<file path="src/rtl/miner_config.svh">
/*
 * miner front end configuration
 * serial timing, core count, job buffer depth and frame field widths
 */
`ifndef MINER_CONFIG_SVH
`define MINER_CONFIG_SVH

// clocks per serial bit, kept short for simulation
`define UART_CLKS_PER_BIT 8

// hashing cores, 1 to 3
`define CN_CORES 2

// job buffer entries, 2 or 4
`define JOB_BUF_DEPTH 2

`define HASH_WORDS 12
`define XOUT_WORDS 8
`define WORD_BITS 128
`define TWEAK_BITS 64
`define JOB_BYTES 200
`define RESULT_BYTES 128

`endif

</file>
<file path="src/rtl/miner_pkg.sv">
/*
 * miner package
 * job and result frame types and the state encodings of the serial blocks
 */
`include "miner_config.svh"

package miner_pkg;

	// one job as received over the serial link, hash[0] is sent first
	typedef struct packed {
		logic [0:`HASH_WORDS-1][`WORD_BITS-1:0] hash;
		logic [`TWEAK_BITS-1:0]                 tweak;
	} job_t;

	// core output, xout[0] goes out first
	typedef struct packed {
		logic [0:`XOUT_WORDS-1][`WORD_BITS-1:0] xout;
	} result_t;

	// shared by the serial receiver and transmitter
	typedef enum logic [1:0] {
		UART_IDLE,
		UART_START,
		UART_DATA,
		UART_STOP
	} uart_state_e;

	// result serialiser
	typedef enum logic [1:0] {
		SEND_IDLE,
		SEND_LOAD,
		SEND_WAIT_BUSY
	} send_state_e;

endpackage

</file>
<file path="src/rtl/job_receive.sv">
/*
 * job assembly
 * shifts serial bytes into a job frame, first byte lands in the top byte
 */
`timescale 1ns/10ps
`include "miner_config.svh"

module job_receive (
	input  logic             clk,
	input  logic             rst_i,
	input  logic             rx_en_i,
	input  logic [7:0]       rx_byte_i,
	output miner_pkg::job_t  job_o,
	output logic             job_ready_o
);
	localparam int JOB_BITS = `JOB_BYTES * 8;
	localparam int CNT_W = $clog2(`JOB_BYTES);

	logic [JOB_BITS-1:0] shift_q;
	logic [CNT_W-1:0] byte_cnt_q;

	always_ff @(posedge clk) begin
		if (rst_i) begin
			byte_cnt_q <= '0;
			job_ready_o <= 1'b0;
		end else begin
			job_ready_o <= 1'b0;
			if (rx_en_i) begin
				if (byte_cnt_q == CNT_W'(`JOB_BYTES - 1)) begin
					byte_cnt_q <= '0;
					job_ready_o <= 1'b1;
				end else begin
					byte_cnt_q <= byte_cnt_q + 1'b1;
				end
			end
		end
	end

	always_ff @(posedge clk) begin
		if (rx_en_i)
			shift_q <= {shift_q[JOB_BITS-9:0], rx_byte_i};
	end

	assign job_o = shift_q;

endmodule

</file>
<file path="config.mk">
export PLATFORM = sky130hd
export DESIGN_NAME = job_receive
export DESIGN_NICKNAME = d
export VERILOG_FILES = /design/src/rtl/miner_pkg.sv /design/src/rtl/job_receive.sv
export VERILOG_INCLUDE_DIRS = /design/src /design/src/rtl
export SDC_FILE = /design/constraint.sdc
export NUM_CORES = 1
export LEC_CHECK = 0
export ABC_AREA = 1
export BUFFER_PORTS_ARGS = -buffer_cell sky130_fd_sc_hd__buf_4
export CAP_MARGIN = 20
export CORE_AREA = 2 2 628 630
export CTS_BUF_LIST = sky130_fd_sc_hd__clkbuf_16
export CTS_CLUSTER_SIZE = 12
export DETAILED_ROUTE_END_ITERATION = 16
export DIE_AREA = 0 0 630 632
export SYNTH_ARGS = -nofsm -noshare
export SYNTH_HDL_FRONTEND = slang
export SYNTH_SLANG_ARGS = --single-unit
</file>
<file path="constraint.sdc">
create_clock -name clk -period 1.65 [get_ports clk]
set_clock_uncertainty 0.15 [all_clocks]
set_input_delay 0.165 -clock clk [delete_from_list [all_inputs] [get_ports clk]]
set_output_delay 0.165 -clock clk [all_outputs]
set_load 0.01 [all_outputs]
</file>
==> metrics.csv <==
stage,metric,value,unit
cts,clk sink count,1609,
routing,DR WL/cell,17.9,um
sta,worst setup margin,-307,ps
placed_design,pre-CTS WS,-25.0,ps
routing,violation count after the first detailed-route iteration,1725,
synth,Synth async-reset ratio,0,
finish,Synth-to-Final Area Change,82.3,%
floorplanning,Starting Density,0.124,
setup_path,R2R Setup Slk,240,ps
sta,fin crit share,1.19,
synth,"FF+latch count, synth",1609,
synth,syn_nets,1673,
routing,DR vias/cell,2.98,
grt,first-pass GRT wire length,229000,um
hold_path,Worst Hold Depth,4,
finish,final net count,4720,
cts,clock slew at reported path FFs,70,ps
routing,vias,29900,
floorplanning,core footprint,391000,um2
cts,worst skew pair latency,860,ps
setup_path,CP startpoint,job_o[837],
routing,DR pass1 iterations,5,
sta,Slew Limit Fails,0,
run,max cap viols,0,
synth,top-area cell type share of the netlist area,0.991,
hold_path,"Endpoint, Worst Hold",byte_cnt_q[3],
floorplanning,Die W,630,um
placed_design,PortBufs,1611,
grt,Total GRT Usage,0.0792,
placed_design,Placer Congestion,0.931,
setup_path,Critical Path AT,1640,ps
cts,clk buf depth,4,
setup_path,worst r2r src,byte_cnt_q[0],
sta,RSZ-0062 raised after global routing,yes,
grt,vias in the first global route,29900,
power_and_ir_drop,Leak,0.0346,uW
synth,syn_area_per_cell,29.2,um2
synth,sequential cell area fraction in the yosys report,0.995,
setup_path,R2R Path End,byte_cnt_q[7],
placed_design,hpwl dp,123000,um
synth,"Top FF cell, synth",edfxtp_1,
run_status,failing checks,setup timing,
synth,yosys warns,0,
power_and_ir_drop,peak supply drop,1.14,mV
setup_path,Setup Crit Path Kind,reg -> out,
setup_path,critical path endpoint category,primary output,
cts,htree depth,4,
synth,"Distinct cells, synth",17,
cts,root cell of the clock tree,clkbuf_16,
synth,synth cell count leaders,"edfxtp_1 (1600), nand2_1 (14), nor2_1 (12)",
setup_path,CP Launch Type,flop,
routing,DRC Markers,0,
hold_path,critical hold path startpoint,rst_i,
finish,share of cells above drive strength 1,0.638,
setup_path,crit-path max FO,2,
floorplanning,cell row count,230,
sta,max frequency,511,MHz
run_status,status,"finished, violations left",
sta,post-route minimum period,1960,ps
grt,initial antenna violation count,8,
grt,GR Overflow Total,0,
floorplanning,Die Ht,632,um
cts,CTS tree,built,
sta,final setup vio count,1599,
power_and_ir_drop,Cell Pwr Density,1090,nW/um2
sta,Slew headroom,0.644,
hold_path,Tightest Hold Check Type,in -> reg,
floorplanning,die area,398000,um2
synth,Cells after Synth,1661,
setup_path,depth of the most critical reg-to-reg path,8,
cts,Inserted Clock Buffers,173,
synth,number of synthesized flops with an enable pin,1600,
routing,"antenna viol nets, final",0,
synth,post-synth top area cell,edfxtp_1,
synth,cell with the most instances after synthesis,edfxtp_1,
floorplanning,I/O pins,1612,
sta,Final Hold Viols,0,
sta,Tightest Pin Transition,534,ps
synth,"top cells by area, synth","edfxtp_1 (99%), dfxtp_1 (0.37%), nand2_1 (0.11%), nor2_1 (0.093%), inv_1 (0.070%)",
grt,pin count of the biggest net entering global routing,101,
synth,Post-Syn Area,48500,um2
power_and_ir_drop,total power draw,96200,uW
routing,Routed Wire Length,180000,um
setup_path,worst path required time,1330,ps
## layout make-up
cell class / count / area [um2]
clock buffers: 178 / 4450
inverters: 9 / 33.8
multi-input cells: 43 / 218
repair buffers: 2872 / 28100
flip-flops and latches: 1609 / 48200
well taps: 5220 / 6530
clock inverters: 107 / 787
fillers: 39700 / 303000
diodes: 4 / 10.0
## per-layer routing
metal | part of all wire | GRT usage | vias to the layer above | wire [um]
li1 | - | - | 12900 | -
met4 | 0.076 | 0.0574 | 0 | 13700
met3 | 0.088 | 0.0271 | 409 | 15800
met1 | 0.30 | 0.0676 | 15000 | 53700
met2 | 0.54 | 0.151 | 1646 | 96700
met5 | 0 | 0 | - | 0
## cell families (layout without fill, tap and decap cells)
family	Yosys count	count (layout)	synth area share
flip-flops	1609	1609	0.995
other	0	4	0
adder cells (fa/ha/maj)	1	1	0.000258
multiplexers	1	1	0.000206
AO/OA/AOI/OAI	6	6	0.000723
buffers and inverters	9	3166	0.000697
AND/OR/NAND/NOR	34	34	0.00312
XOR/XNOR	1	1	0.000181
## worst max-delay path, stage by stage, from the launching register on
cell,delay [ps]
edfxtp_1,500
buf_8,190
buf_6,120
## power by group
| group | total [uW] | switching, uW | internal [uW] |
|---|---|---|---|
| Combinational | 9590 | 4010 | 5580 |
| Sequential | 49600 | 1970 | 47700 |
| Clock | 37000 | 16200 | 20700 |
| Total | 96200 | 22200 | 74000 |
## timing repair
item	CTS	global route
resized for setup	1452	159
endpoints found under the setup margin	1601	1601
hold buffers	18	0
setup buffers	742	391
endpoints found under the hold margin	875	0
## worst max path at each step
| stage | slack (ps) | depth (start not counted) | to |
|---|---|---|---|
| 3_3_place_gp | -10 | 10 | byte_cnt_q[7] |
| 4_1_cts | -540 | 2 | job_o[837] |
| 5_1_grt | -460 | 2 | job_o[837] |
| 6_report | -310 | 2 | job_o[837] |
| 2_1_floorplan | 430 | 6 | byte_cnt_q[3] |
| 3_5_place_dp | -30 | 3 | job_o[1599] |
## metrics by stage
stage                     TNS (ps)  hold slack (ps)   util  instances  instance area [um2]
after CTS                  -295720             10.6  0.217       9652                84900
after floorplan                  0             86.5      -       1661                48500
final                      -105040             97.4  0.226      10000                88400
after detailed placement     -2150              195  0.175       8607                68400
after global routing       -259780             13.6  0.226      10000                88400
after global placement        -527              194  0.175       8607                68400
## sequential cells by signal, indices dropped and copies added, names as in the netlist
name         flops
job_o         1600
job_ready_o      1
byte_cnt_q       8
## placed cells by master (no fill, tap or decap)
cell type	n
bufinv_16	8
nand2_2	1
edfxtp_1	1600
nor2_1	12
dfxtp_2	1
nand3_2	1
a21o_1	1
buf_12	39
inv_16	1
a21oi_1	4
buf_16	1
clkinv_2	12
or2_0	1
inv_1	57
dfxtp_1	8
diode_2	4
mux2i_1	1
ha_1	1
clkbuf_16	178
nor3_1	2
clkinv_1	23
buf_8	3
clkinv_4	5
nand3_1	2
clkinv_8	4
inv_6	1
buf_4	1219
nand2_1	14
nor2_4	1
clkinv_16	2
dlygate4sd3_1	18
clkinvlp_4	3
o21bai_1	1
buf_6	1592
xnor2_1	1
No activity file was read; power rests on OpenSTA's default activity.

● ● ● ● ● ● ●

Search the entries for the word "logic", then list each line that holds it.

		logic [0:`HASH_WORDS-1][`WORD_BITS-1:0] hash;
		logic [`TWEAK_BITS-1:0]                 tweak;
		logic [0:`XOUT_WORDS-1][`WORD_BITS-1:0] xout;
	typedef enum logic [1:0] {
	typedef enum logic [1:0] {
	input  logic             clk,
	input  logic             rst_i,
	input  logic             rx_en_i,
	input  logic [7:0]       rx_byte_i,
	output logic             job_ready_o
	logic [JOB_BITS-1:0] shift_q;
	logic [CNT_W-1:0] byte_cnt_q;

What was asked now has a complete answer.